Emergency Advice

If you feel you have a dental emergency within normal opening hours please telephone the practice where we will aim to provide an appointment within 24 hours with your normal dentist or a suitable alternative. True dental emergencies include a tooth being “knocked out” traumatically, severe toothache that lasts for a while and swelling of the face. We would always try to see a patient with any of these as soon as possible. If you have any of these out of normal hours please telephone the practice where an answer machine message will direct you to the on-call service in York.

Certain problems we class as urgencies rather than emergencies and we will aim to appoint any patient with these with the next available appointment with their own dentist. These include lost fillings, lost crowns, broken teeth or sensitive teeth. Again, out of normal hours please telephone the practice where an answer machine message will direct you to the on-call service in York.
What to do if a tooth is “knocked out”

First make sure it is a permanent tooth as milk teeth should not be repositioned if knocked out. Permanent teeth would be larger and have a long root whereas milk teeth would be much smaller, possibly without a root and be from a younger child.

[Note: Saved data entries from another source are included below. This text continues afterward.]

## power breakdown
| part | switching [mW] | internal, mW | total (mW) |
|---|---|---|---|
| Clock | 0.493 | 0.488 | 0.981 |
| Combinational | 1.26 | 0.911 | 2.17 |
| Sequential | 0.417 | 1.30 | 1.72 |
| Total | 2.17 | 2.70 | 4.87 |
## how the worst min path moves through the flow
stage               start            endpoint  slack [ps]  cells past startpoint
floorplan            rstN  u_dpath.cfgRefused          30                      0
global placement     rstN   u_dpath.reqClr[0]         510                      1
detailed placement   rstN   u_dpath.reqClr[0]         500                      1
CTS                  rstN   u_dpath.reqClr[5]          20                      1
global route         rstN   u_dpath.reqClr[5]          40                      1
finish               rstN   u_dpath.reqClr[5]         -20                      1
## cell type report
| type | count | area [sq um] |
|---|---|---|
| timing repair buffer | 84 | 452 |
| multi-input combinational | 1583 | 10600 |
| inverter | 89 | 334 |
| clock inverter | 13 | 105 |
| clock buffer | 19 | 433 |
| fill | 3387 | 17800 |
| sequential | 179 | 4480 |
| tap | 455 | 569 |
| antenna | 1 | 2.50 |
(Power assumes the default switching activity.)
`src/rtl/al_pipe_pkg.sv`:
```
package al_pipe_pkg;

    typedef enum logic [1:0] {
        ST_IDLE  = 2'd0,
        ST_BUSY  = 2'd1,
        ST_FAULT = 2'd2
    } al_state_e;

endpackage

```
`src/rtl/al_cfg_check.sv`:
```
module al_cfg_check #(
    parameter int AL_W   = 3,
    parameter int CL_W   = 3,
    parameter int TRCD_W = 4,
    parameter int MAX_AL = 6,
    parameter int MIN_CL = 2,
    parameter int MAX_CL = 7
) (
    input  logic [AL_W-1:0]   al,
    input  logic [CL_W-1:0]   cl,
    input  logic [TRCD_W-1:0] trcd,
    output logic              bad
);

    logic al_reserved;
    logic al_too_long;
    logic cl_out_of_range;

    always_comb begin
        al_reserved     = int'(al) > MAX_AL;
        al_too_long     = int'(al) > int'(trcd);
        cl_out_of_range = (int'(cl) < MIN_CL) || (int'(cl) > MAX_CL);
        bad             = al_reserved || al_too_long || cl_out_of_range;
    end

endmodule

```
`src/rtl/al_cfg_regs.sv`:
```
module al_cfg_regs #(
    parameter int AL_W     = 3,
    parameter int CL_W     = 3,
    parameter int TRCD_W   = 4,
    parameter int RST_AL   = 0,
    parameter int RST_CL   = 3,
    parameter int RST_TRCD = 0
) (
    input  logic              clk,
    input  logic              rst_n,
    input  logic              load_en,
    input  logic [AL_W-1:0]   al_in,
    input  logic [CL_W-1:0]   cl_in,
    input  logic [TRCD_W-1:0] trcd_in,
    output logic [AL_W-1:0]   al_q,
    output logic [CL_W-1:0]   cl_q,
    output logic [TRCD_W-1:0] trcd_q
);

    always_ff @(posedge clk) begin
        if (!rst_n) begin
            al_q   <= AL_W'(RST_AL);
            cl_q   <= CL_W'(RST_CL);
            trcd_q <= TRCD_W'(RST_TRCD);
        end else if (load_en) begin
            al_q   <= al_in;
            cl_q   <= cl_in;
            trcd_q <= trcd_in;
        end
    end

endmodule

```
`src/rtl/al_delay_line.sv`:
```
module al_delay_line #(
    parameter int DEPTH = 13
) (
    input  logic             clk,
    input  logic             rst_n,
    input  logic             push,
    input  logic             push_wr,
    output logic [DEPTH-1:0] vld_q,
    output logic [DEPTH-1:0] wr_q,
    output logic             upper_occupied
);

    always_ff @(posedge clk) begin
        if (!rst_n) begin
            vld_q[0] <= 1'b0;
            wr_q[0]  <= 1'b0;
        end else begin
            vld_q[0] <= push;
            wr_q[0]  <= push & push_wr;
        end
    end

    for (genvar s = 1; s < DEPTH; s++) begin : g_stage
        always_ff @(posedge clk) begin
            if (!rst_n) begin
                vld_q[s] <= 1'b0;
                wr_q[s]  <= 1'b0;
            end else begin
                vld_q[s] <= vld_q[s-1];
                wr_q[s]  <= wr_q[s-1];
            end
        end
    end

    // Any entry that is still one or more shifts away from leaving the line.
    assign upper_occupied = |vld_q[DEPTH-2:0];

endmodule

```
`src/rtl/al_tap.sv`:
```
module al_tap #(
    parameter int DEPTH = 13,
    parameter int LAT_W = 4
) (
    input  logic [DEPTH-1:0] vld,
    input  logic [DEPTH-1:0] wr,
    input  logic [LAT_W-1:0] lat,
    input  logic             in_vld,
    input  logic             in_wr,
    output logic             out_vld,
    output logic             out_wr
);

    // Latency 0 bypasses the line; latency L takes stage L-1.
    always_comb begin
        out_vld = 1'b0;
        out_wr  = 1'b0;
        if (lat == '0) begin
            out_vld = in_vld;
            out_wr  = in_vld & in_wr;
        end
        for (int k = 0; k < DEPTH; k++) begin
            if (int'(lat) == k + 1) begin
                out_vld = vld[k];
                out_wr  = wr[k];
            end
        end
    end

endmodule

```
`src/rtl/al_posted_cmd_pipe.sv`:
```
module al_posted_cmd_pipe #(
    parameter int AL_W     = 3,
    parameter int CL_W     = 3,
    parameter int TRCD_W   = 4,
    parameter int MAX_AL   = 6,
    parameter int MIN_CL   = 2,
    parameter int MAX_CL   = 7,
    parameter int RST_AL   = 0,
    parameter int RST_CL   = 3,
    parameter int RST_TRCD = 0
) (
    input  logic              clk,
    input  logic              rst_n,
    input  logic              cfg_load,
    input  logic [AL_W-1:0]   cfg_al,
    input  logic [CL_W-1:0]   cfg_cl,
    input  logic [TRCD_W-1:0] cfg_trcd,
    input  logic              cmd_valid,
    input  logic              cmd_write,
    output logic              cmd_ready,
    output logic              cfg_error,
    output logic              issue_valid,
    output logic              issue_write,
    output logic              rd_data_valid,
    output logic              wr_data_expect
);
    import al_pipe_pkg::*;

    localparam int DEPTH = MAX_AL + MAX_CL;
    localparam int LAT_W = $clog2((2 ** AL_W) + (2 ** CL_W));

    al_state_e state_q, state_d;

    logic              accept;
    logic              load_en;
    logic              cfg_bad_in;
    logic [AL_W-1:0]   al_q;
    logic [CL_W-1:0]   cl_q;
    logic [TRCD_W-1:0] trcd_q;
    logic [DEPTH-1:0]  line_vld;
    logic [DEPTH-1:0]  line_wr;
    logic              line_upper;
    logic [LAT_W-1:0]  lat_issue;
    logic [LAT_W-1:0]  lat_read;
    logic [LAT_W-1:0]  lat_write;
    logic              rd_tap_vld, rd_tap_wr;
    logic              wr_tap_vld, wr_tap_wr;

    assign accept  = cmd_valid & cmd_ready;
    assign load_en = cfg_load & (state_q != ST_BUSY);

    al_cfg_check #(
        .AL_W(AL_W), .CL_W(CL_W), .TRCD_W(TRCD_W),
        .MAX_AL(MAX_AL), .MIN_CL(MIN_CL), .MAX_CL(MAX_CL)
    ) u_check (
        .al   (cfg_al),
        .cl   (cfg_cl),
        .trcd (cfg_trcd),
        .bad  (cfg_bad_in)
    );

    al_cfg_regs #(
        .AL_W(AL_W), .CL_W(CL_W), .TRCD_W(TRCD_W),
        .RST_AL(RST_AL), .RST_CL(RST_CL), .RST_TRCD(RST_TRCD)
    ) u_regs (
        .clk     (clk),
        .rst_n   (rst_n),
        .load_en (load_en),
        .al_in   (cfg_al),
        .cl_in   (cfg_cl),
        .trcd_in (cfg_trcd),
        .al_q    (al_q),
        .cl_q    (cl_q),
        .trcd_q  (trcd_q)
    );

    al_delay_line #(.DEPTH(DEPTH)) u_line (
        .clk            (clk),
        .rst_n          (rst_n),
        .push           (accept),
        .push_wr        (cmd_write),
        .vld_q          (line_vld),
        .wr_q           (line_wr),
        .upper_occupied (line_upper)
    );

    always_comb begin
        lat_issue = LAT_W'(al_q);
        lat_read  = LAT_W'(al_q) + LAT_W'(cl_q);
        lat_write = lat_read - LAT_W'(1);
    end

    al_tap #(.DEPTH(DEPTH), .LAT_W(LAT_W)) u_tap_issue (
        .vld     (line_vld),
        .wr      (line_wr),
        .lat     (lat_issue),
        .in_vld  (accept),
        .in_wr   (cmd_write),
        .out_vld (issue_valid),
        .out_wr  (issue_write)
    );

    al_tap #(.DEPTH(DEPTH), .LAT_W(LAT_W)) u_tap_read (
        .vld     (line_vld),
        .wr      (line_wr),
        .lat     (lat_read),
        .in_vld  (1'b0),
        .in_wr   (1'b0),
        .out_vld (rd_tap_vld),
        .out_wr  (rd_tap_wr)
    );

    al_tap #(.DEPTH(DEPTH), .LAT_W(LAT_W)) u_tap_write (
        .vld     (line_vld),
        .wr      (line_wr),
        .lat     (lat_write),
        .in_vld  (1'b0),
        .in_wr   (1'b0),
        .out_vld (wr_tap_vld),
        .out_wr  (wr_tap_wr)
    );

    assign rd_data_valid  = rd_tap_vld & ~rd_tap_wr;
    assign wr_data_expect = wr_tap_vld & wr_tap_wr;

    // Next-state logic.
    always_comb begin
        state_d = state_q;
        unique case (state_q)
            ST_IDLE: begin
                if (cfg_load) begin
                    state_d = cfg_bad_in ? ST_FAULT : ST_IDLE;
                end else if (accept) begin
                    state_d = ST_BUSY;
                end
            end
            ST_BUSY: begin
                if (!line_upper && !accept) begin
                    state_d = ST_IDLE;
                end
            end
            ST_FAULT: begin
                if (cfg_load && !cfg_bad_in) begin
                    state_d = ST_IDLE;
                end
            end
            default: state_d = ST_IDLE;
        endcase
    end

    always_ff @(posedge clk) begin
        if (!rst_n) begin
            state_q <= ST_IDLE;
        end else begin
            state_q <= state_d;
        end
    end

    // Outputs decoded from the state.
    always_comb begin
        cmd_ready = 1'b0;
        cfg_error = 1'b0;
        unique case (state_q)
            ST_IDLE:  cmd_ready = ~cfg_load;
            ST_BUSY:  cmd_ready = 1'b1;
            ST_FAULT: cfg_error = 1'b1;
            default: begin
                cmd_ready = 1'b0;
                cfg_error = 1'b0;
            end
        endcase
    end

    assert_zero_al_bypass_R2: assert property (@(posedge clk) disable iff (!rst_n)
        (accept && al_q == '0) |-> (issue_valid && issue_write == cmd_write));

    assert_min_read_latency_R3: assert property (@(posedge clk) disable iff (!rst_n)
        (accept && !cmd_write && al_q == '0 && int'(cl_q) == 2) |=> ##1 rd_data_valid);

    assert_min_write_latency_R4: assert property (@(posedge clk) disable iff (!rst_n)
        (accept && cmd_write && al_q == '0 && int'(cl_q) == 2) |=> wr_data_expect);

    assert_strobes_need_flight_R5: assert property (@(posedge clk) disable iff (!rst_n)
        (rd_data_valid || wr_data_expect) |-> (state_q == ST_BUSY));

    assert_reserved_blocks_R6: assert property (@(posedge clk) disable iff (!rst_n)
        (int'(al_q) > MAX_AL) |-> (!cmd_ready && cfg_error));

    assert_al_within_trcd_R7: assert property (@(posedge clk) disable iff (!rst_n)
        (int'(al_q) > int'(trcd_q)) |-> cfg_error);

    assert_cl_range_R8: assert property (@(posedge clk) disable iff (!rst_n)
        (int'(cl_q) < MIN_CL || int'(cl_q) > MAX_CL) |-> cfg_error);

    assert_cfg_frozen_busy_R9: assert property (@(posedge clk) disable iff (!rst_n)
        (state_q == ST_BUSY) |=> $stable({al_q, cl_q, trcd_q}));

endmodule

```
`config.mk`:
```
export PLATFORM = sky130hd
export DESIGN_NAME = al_posted_cmd_pipe
export DESIGN_NICKNAME = d
export VERILOG_FILES = /design/src/rtl/al_pipe_pkg.sv /design/src/rtl/al_cfg_check.sv /design/src/rtl/al_cfg_regs.sv /design/src/rtl/al_delay_line.sv /design/src/rtl/al_tap.sv /design/src/rtl/al_posted_cmd_pipe.sv
export SDC_FILE = /design/constraint.sdc
export NUM_CORES = 1
export LEC_CHECK = 0
export CAP_MARGIN = 20
export CORE_AREA = 4 4 102 65
export DETAILED_ROUTE_END_ITERATION = 10
export DIE_AREA = 0 0 106 69
export HOLD_SLACK_MARGIN = 0.12
export PLACE_DENSITY = 0.74
export SYNTH_ARGS = -nofsm -noshare
export SYNTH_HDL_FRONTEND = slang
export SYNTH_HIERARCHICAL = 1
export SYNTH_SLANG_ARGS = --single-unit
```
`constraint.sdc`:
```
create_clock -name clk -period 4.4 [get_ports clk]
set_input_delay 0.66 -clock clk [delete_from_list [all_inputs] [get_ports clk]]
set_output_delay 0.66 -clock clk [all_outputs]
set_load 0.01 [all_outputs]
```
### Yosys cells after proc, flatten, opt, wreduce, memory -nomap -nowiden

Index checks and enable logic that the tools add are counted.
W data, S select, Z words.

| cells by class | value |
|---|---|
| shift operators | 0 |
| divide/modulo/power cells | 0 |
| muxes and demuxes | 76 |
| $lt $le $gt $ge | 3 |
| equality and inequality tests | 39 |
| $mul | 0 |
| bitwise gates (word level) | 7 |
| $add $sub $neg | 2 |
| reductions and logical operators | 11 |

Operator list:

| operator | number |
|---|---|
| $mux W1 | 69 |
| $eq A4 B4 Y1 const B | 16 |
| $eq A4 B3 Y1 const B | 8 |
| $eq A3 B3 Y1 const B | 4 |
| $reduce_or A12 Y1 | 1 |
| $mux W2 | 5 |
| $eq A4 B2 Y1 const B | 2 |
| $eq A3 B2 Y1 const B | 2 |
| $pmux W2 S3 | 1 |
| $and A1 B1 Y1 | 5 |
| $add A3 B3 Y4 | 1 |
| $gt A3 B4 Y1 | 1 |
| $logic_not A4 Y1 | 1 |
| $ne A2 B2 Y1 const B | 2 |
| $sub A4 B1 Y4 const B | 1 |
| $eq A3 B1 Y1 const B | 1 |
| $gt A3 B3 Y1 const B | 1 |
| $logic_not A1 Y1 | 3 |
| $lt A3 B2 Y1 const B | 1 |
| $ne A3 B3 Y1 const B | 1 |
| $reduce_and A3 Y1 | 1 |
| $eq A2 B1 Y1 const B | 1 |
| $eq A2 B2 Y1 const B | 1 |
| $logic_and A1 B1 Y1 | 2 |
| other kinds (5) | 7 |

| word-level totals | value |
|---|---|
| ROM bits | 0 |
| memories | 0 |
| bits in writable memories | 0 |
| word-level logic and storage cells | 167 |
| bits in registers | 34 |
| output and inout port bits | 6 |
| bits in latches | 0 |

### Longest topological paths before layout

| depth | value |
|---|---|
| word-level depth | 17 |
| mapped depth | 14 |
| mapped depth without buffers | 12 |

### Hierarchy

The synthesis kept the hierarchy.

By module, submodules not included:

| module | cells each | instances | area an instance (µm²) |
|---|---|---|---|
| al_tap | 73 | 3 | 440.4 |
| al_delay_line | 58 | 1 | 742.0 |
| al_cfg_regs | 31 | 1 | 369.1 |
| al_posted_cmd_pipe | 36 | 1 | 264.0 |
| al_cfg_check | 13 | 1 | 92.6 |

### Least setup slack after synthesis

Ideal clock, no wire load.

| path | value |
|---|---|
| path type | register -> output |
| start | register u_regs.al_q[0] |
| end | output wr_data_expect |
| data required time | 3740 ps |
| cell stages (with the launch flop) | 15 |
| path buffers | 2 |
| slack | 962 ps |
| arrival | 2778 ps |
| path through | dfxtp_1 -> ha_1 -> inv_1 -> fa_1 -> xnor2_1 -> nor3_2 -> xor2_1 -> buf_4 -> nand2b_1 -> buf_2 -> nor2_1 -> nor3_1 -> o31a_1 -> a211oi_2 -> and2_1 |

| between the ends | value |
|---|---|
| longest elaborated chain between the ends | 17 |
| elaborated cells on any way between the ends | 42 |
| those cells by class | 2 x add/sub; 13 x eq/ne; 26 x mux; 1 x bitwise |

RTL lines:

| what | RTL line | RTL |
|---|---|---|
| from (decl) | al_cfg_regs.sv:15 | `output logic [AL_W-1:0] al_q,` |
| from (signal assigned) | al_cfg_regs.sv:22 | `al_q <= AL_W'(RST_AL);` |
| from (signal assigned) | al_cfg_regs.sv:26 | `al_q <= al_in;` |
| $add A3 B3 Y4 (*) | al_posted_cmd_pipe.sv:89 | `lat_read = LAT_W'(al_q) + LAT_W'(cl_q);` |
| net lat_read[2] | al_posted_cmd_pipe.sv:44 | `logic [LAT_W-1:0] lat_read;` |
| $sub A4 B1 Y4 (*) | al_posted_cmd_pipe.sv:90 | `lat_write = lat_read - LAT_W'(1);` |
| net lat_write[3] | al_posted_cmd_pipe.sv:45 | `logic [LAT_W-1:0] lat_write;` |
| $eq A4 B2 Y1 | al_tap.sv:23 | `if (int'(lat) == k + 1) begin` |
| $mux W1 (12 in series) | al_tap.sv:23 |  |
| $mux W1 (*) | al_tap.sv:23 |  |
| net wr_tap_vld | al_posted_cmd_pipe.sv:47 | `logic wr_tap_vld, wr_tap_wr;` |
| $and A1 B1 Y1 (*) | al_posted_cmd_pipe.sv:124 | `assign wr_data_expect = wr_tap_vld & wr_tap_wr;` |
| to (decl) | al_posted_cmd_pipe.sv:25 | `output logic wr_data_expect` |

The timed path passes the listed nets; every way through them passes the cells marked *.

### Worst setup path after layout

| path | value |
|---|---|
| start | register u_regs.al_q[0] |
| end | output rd_data_valid |

| between the ends | value |
|---|---|
| elaborated cells on any way between the ends | 42 |
| those cells by class | 1 x add/sub; 13 x eq/ne; 26 x mux; 2 x bitwise |

RTL lines:

| what | RTL line | RTL |
|---|---|---|
| $add A3 B3 Y4 (*) | al_posted_cmd_pipe.sv:89 |  |
| net lat_read[2] | al_posted_cmd_pipe.sv:44 |  |
| $eq A4 B2 Y1 | al_tap.sv:23 |  |
| $mux W1 (12 in series) | al_tap.sv:23 |  |
| $mux W1 (*) | al_tap.sv:23 |  |
| net rd_tap_vld | al_posted_cmd_pipe.sv:46 | `logic rd_tap_vld, rd_tap_wr;` |
| $and A1 B1 Y1 (*) | al_posted_cmd_pipe.sv:123 | `assign rd_data_valid = rd_tap_vld & ~rd_tap_wr;` |
| to (decl) | al_posted_cmd_pipe.sv:24 | `output logic rd_data_valid,` |

Marked as above.

==> metrics.txt <==
crit-path max cell delay=about 0.54 ns; CTS Root Cell=clkbuf_8; CP Capture Type=output port; Total Routing Usage GR=18.8%; Skew-Pair Late Insertion Delay=0.29 ns; CP Cell Sequence=ha_1, inv_1, fa_1, xnor2_2, buf_6, or3b_1, a21oi_2, a31oi_1, o311a_1, a211oi_2, nor2b_1, clkdlybuf4s50_1; Fill cells=roughly 520; Fmax=0.247 GHz; share of cells above drive strength 1=13.3%; Worst Hold Launch=u_regs/cl_q[0]$_SDFFE_PN1P_; Worst Clk Skew=0.00912 ns; grt total ovfl=0; Syn. warnings=6; vias per cell=between 5 and 6; R2R Path End=state_q[0]$_SDFFE_PN0P_; core area=0.00557 mm2; CTS Sinks=34; Fin. Hold Viols=0; setup TNS=0 ns; Crit path buffers/inverters=3; vias in the first global route=2,224; starting density of the core=47.5%; max-slew violations=0; initial antenna violation count=0; Die ar.=0.00731 mm2; Tmin final=about 4 ns; routability cong.=0.931; Tot Pwr=1.04 mW; clk slew on worst S/H paths=0.07 ns; crit-path leading delay family=buffers and inverters; I/O Buffers=20; Worst Tran Pin Value=between 0.9 and 1 ns; leakage dissipation=1.22 nW; Detailed Route Iter0 Violations=293; wire per inst=15.6 um; Chip Height=69 um; Rel. slew slack=between 30% and 40%; die width=106 um; worst r2r src=u_line/vld_q[3]$_SDFF_PN0_; Arr. time, crit path=3.38 ns; Syn Area/Cell=7.66 um2; crit share post-route=91.9%; Setup WS post-layout=approximately 0.36 ns; Ports=21; CTS tree=done; drt first pass iters=5; status=finished clean; Area Overhead vs Synth=16.0%; max cap viols=0; antenna cell count=0; CTS H-tree depth=2; RSZ-0062 raised after global routing=no; dpl ws=~0.4 ns; Via Count=2,565; final setup violation count=0; WS Path Type=reg -> out; cts bufs inserted=5; Max clock buf depth=2; depth of the worst register-to-register path=5; DPL Wire Length=5030 um; global-route wire length before repair=11,100 um; startpoint types=flip-flop; Hold Path End=u_regs/cl_q[0]$_SDFFE_PN1P_; Post-Route WL=7000 um; Site Rows=21; worst min-delay path category=reg -> reg; Crit-path slowest cell=clkdlybuf4s50_1; nets@finish=390; hold depth=2; drc violations=0; Pwr Density=~340 mW/mm2; Syn Std Cell Area=approximately 0.0026 mm2; antenna viol nets, final=0; R2R Setup Slk=2.99 ns; crit-path max FO=13; Worst EP required=3.74 ns; Worst VDD drop=0.237 mV; largest net degree at the start of global routing=35; Post-Synthesis Cells=345; Fin Hold WS=0.492 ns
## worst min-delay path, delay by kind of cell (launching register included)
family,cells,cell delay (ns)
flops,1,0.33
mux,1,0.07
simple gates,1,0.06
## power by group
group	switching, mW	total (mW)	internal (mW)
logic	0.232	0.429	0.197
clock network	0.123	0.292	0.168
registers	0.00705	0.321	0.314
## through the flow
step	utilization [%]	instance area, um2	cells
6_report	55.1	3070	448
5_1_grt	55.1	3070	448
4_1_cts	54.2	3020	446
3_5_place_dp	52.1	2900	438
3_3_place_gp	52.1	2900	438
2_1_floorplan	-	2670	351
## metal layers
layer / vias to the layer above / wire length [um] / global-route usage (%) / part of all wire (%)
li1: 1255 / - / - / -
met2: 99 / 2960 / 27.6 / 42
met4: 0 / 106 / 4.45 / 1.5
met3: 13 / 547 / 4.76 / 7.8
met1: 1198 / 3390 / 27.4 / 48
met5: - / 0 / 0 / 0
## how the worst max path moves through the flow
stage	startpoint	endpoint	slack, ns	cells after the start
6_report	u_regs/al_q[0]$_SDFFE_PN0P_	rd_data_valid	0.36	12
5_1_grt	u_regs/al_q[0]$_SDFFE_PN0P_	rd_data_valid	0.10	12
4_1_cts	u_regs/cl_q[0]$_SDFFE_PN1P_	wr_data_expect	0.07	12
3_5_place_dp	u_regs/cl_q[0]$_SDFFE_PN1P_	wr_data_expect	0.40	12
3_3_place_gp	u_regs/al_q[0]$_SDFFE_PN0P_	wr_data_expect	0.44	12
2_1_floorplan	u_regs/al_q[0]$_SDFFE_PN0P_	wr_data_expect	0.96	14
## state kept, by name (all words and copies together) (netlist names)
signal and count:
state_q 2, u_line/vld_q 13, u_line/wr_q 13, u_regs/al_q 3
u_regs/cl_q 3
## cell type report
cell class,count,area (um2),share of cell area (%)
multi-input combinational,266,1770,57.7
timing repair buffer,33,302,9.83
inverter,27,101,3.30
clock inverter,3,45.0,1.47
clock buffer,5,68.8,2.24
tap,80,100,3.26
sequential,34,681,22.2
## layout by cell type, fill, tap and decap left out, types with 5 or more instances in the layout
master	count
nor2b_1	12
o21ai_0	22
o32ai_1	6
clkbuf_8	5
nor3_1	7
o21ai_1	9
o22ai_1	9
inv_1	26
a21oi_1	14
and2_2	9
a31oi_1	7
nand2_1	13
nor2_1	28
buf_4	11
mux2i_1	12
a21boi_0	6
and2_1	18
or3_1	6
conb_1	7
clkdlybuf4s50_1	19
dfxtp_1	34
nand2b_1	8
ha_1	7
## what timing repair did
item,4_1_cts,5_1_grt
endpoints found under the setup margin,0,2
setup buffers,0,1
hold buffers,0,0
gates resized for setup,0,10
Power figures use the tool's default switching activity.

Keep the patient as calm as possible
Find the tooth and pick it up by the crown, which is the whiter part that is normally visible in the mouth, and try not to touch the root.
If the tooth is dirty wash it gently for no more than ten seconds under cold running water and try to reposition the tooth taking care to place it the correct way round and matching the other tooth.
Bite on a clean handkerchief or similar to hold it in position.
If this is not possible place the tooth in a suitable storage medium such as saliva or a glass of milk. Do not store the tooth in water.
Seek emergency dental treatment as soon as possible

If a tooth has been out of its socket for more than an hour it’s prognosis or chances of surviving are very small. Even if it is out for five minutes its chances of long term survival are not great. However the aim is to replant it as soon as possible and allow it to remain in position until such a time when a dental implant can be place at an optimum time.